═════ DATA RECORDS ═════

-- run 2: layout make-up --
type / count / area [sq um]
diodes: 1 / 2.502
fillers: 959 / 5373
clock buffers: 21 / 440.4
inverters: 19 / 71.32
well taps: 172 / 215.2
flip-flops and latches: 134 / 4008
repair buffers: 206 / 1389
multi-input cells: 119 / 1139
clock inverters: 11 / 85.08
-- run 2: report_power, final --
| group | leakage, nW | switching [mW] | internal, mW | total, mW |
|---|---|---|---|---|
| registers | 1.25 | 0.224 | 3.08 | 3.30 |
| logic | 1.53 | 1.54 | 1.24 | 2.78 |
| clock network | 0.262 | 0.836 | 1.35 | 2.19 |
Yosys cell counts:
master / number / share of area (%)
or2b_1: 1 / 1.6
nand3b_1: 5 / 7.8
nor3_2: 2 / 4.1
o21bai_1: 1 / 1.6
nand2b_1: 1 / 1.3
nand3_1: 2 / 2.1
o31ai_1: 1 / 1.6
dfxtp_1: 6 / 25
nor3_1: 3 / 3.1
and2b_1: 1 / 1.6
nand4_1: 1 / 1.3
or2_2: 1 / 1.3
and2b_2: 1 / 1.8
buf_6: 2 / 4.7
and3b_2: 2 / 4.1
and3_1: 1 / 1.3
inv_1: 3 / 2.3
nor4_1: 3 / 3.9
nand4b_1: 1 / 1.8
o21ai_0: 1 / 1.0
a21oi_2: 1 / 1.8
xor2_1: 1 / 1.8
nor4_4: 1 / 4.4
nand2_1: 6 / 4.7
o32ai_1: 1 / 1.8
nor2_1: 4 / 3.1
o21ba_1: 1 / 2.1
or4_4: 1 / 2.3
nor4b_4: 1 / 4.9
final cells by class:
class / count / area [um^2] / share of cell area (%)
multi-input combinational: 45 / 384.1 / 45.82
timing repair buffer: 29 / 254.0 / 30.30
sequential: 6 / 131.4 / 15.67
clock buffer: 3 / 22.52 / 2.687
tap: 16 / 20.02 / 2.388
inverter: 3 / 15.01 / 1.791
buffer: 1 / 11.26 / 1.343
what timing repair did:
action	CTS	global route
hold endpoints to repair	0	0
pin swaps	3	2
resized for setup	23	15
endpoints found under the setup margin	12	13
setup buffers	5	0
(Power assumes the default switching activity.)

═════

**YOUR TASK**: Repeat exactly the lines of the material above, taking the first line, the line with "-- run 2: report_power, final", and every line between them.

**EXPECTED ANSWER**:
-- run 2: layout make-up --
type / count / area [sq um]
diodes: 1 / 2.502
fillers: 959 / 5373
clock buffers: 21 / 440.4
inverters: 19 / 71.32
well taps: 172 / 215.2
flip-flops and latches: 134 / 4008
repair buffers: 206 / 1389
multi-input cells: 119 / 1139
clock inverters: 11 / 85.08
-- run 2: report_power, final --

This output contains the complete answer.